Exercise brief
For this exercise, return the line containing "inv_1: 2199" and every line after it through the end of the records below, without alteration.

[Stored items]

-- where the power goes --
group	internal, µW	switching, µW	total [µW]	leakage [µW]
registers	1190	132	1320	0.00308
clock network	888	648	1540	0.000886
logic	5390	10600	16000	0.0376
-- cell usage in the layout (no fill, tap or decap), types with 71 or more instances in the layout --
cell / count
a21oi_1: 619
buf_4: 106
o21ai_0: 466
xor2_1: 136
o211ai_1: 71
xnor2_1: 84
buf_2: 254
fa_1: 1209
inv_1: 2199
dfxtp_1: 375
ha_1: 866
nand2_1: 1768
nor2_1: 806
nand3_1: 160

Answer to this problem
inv_1: 2199
dfxtp_1: 375
ha_1: 866
nand2_1: 1768
nor2_1: 806
nand3_1: 160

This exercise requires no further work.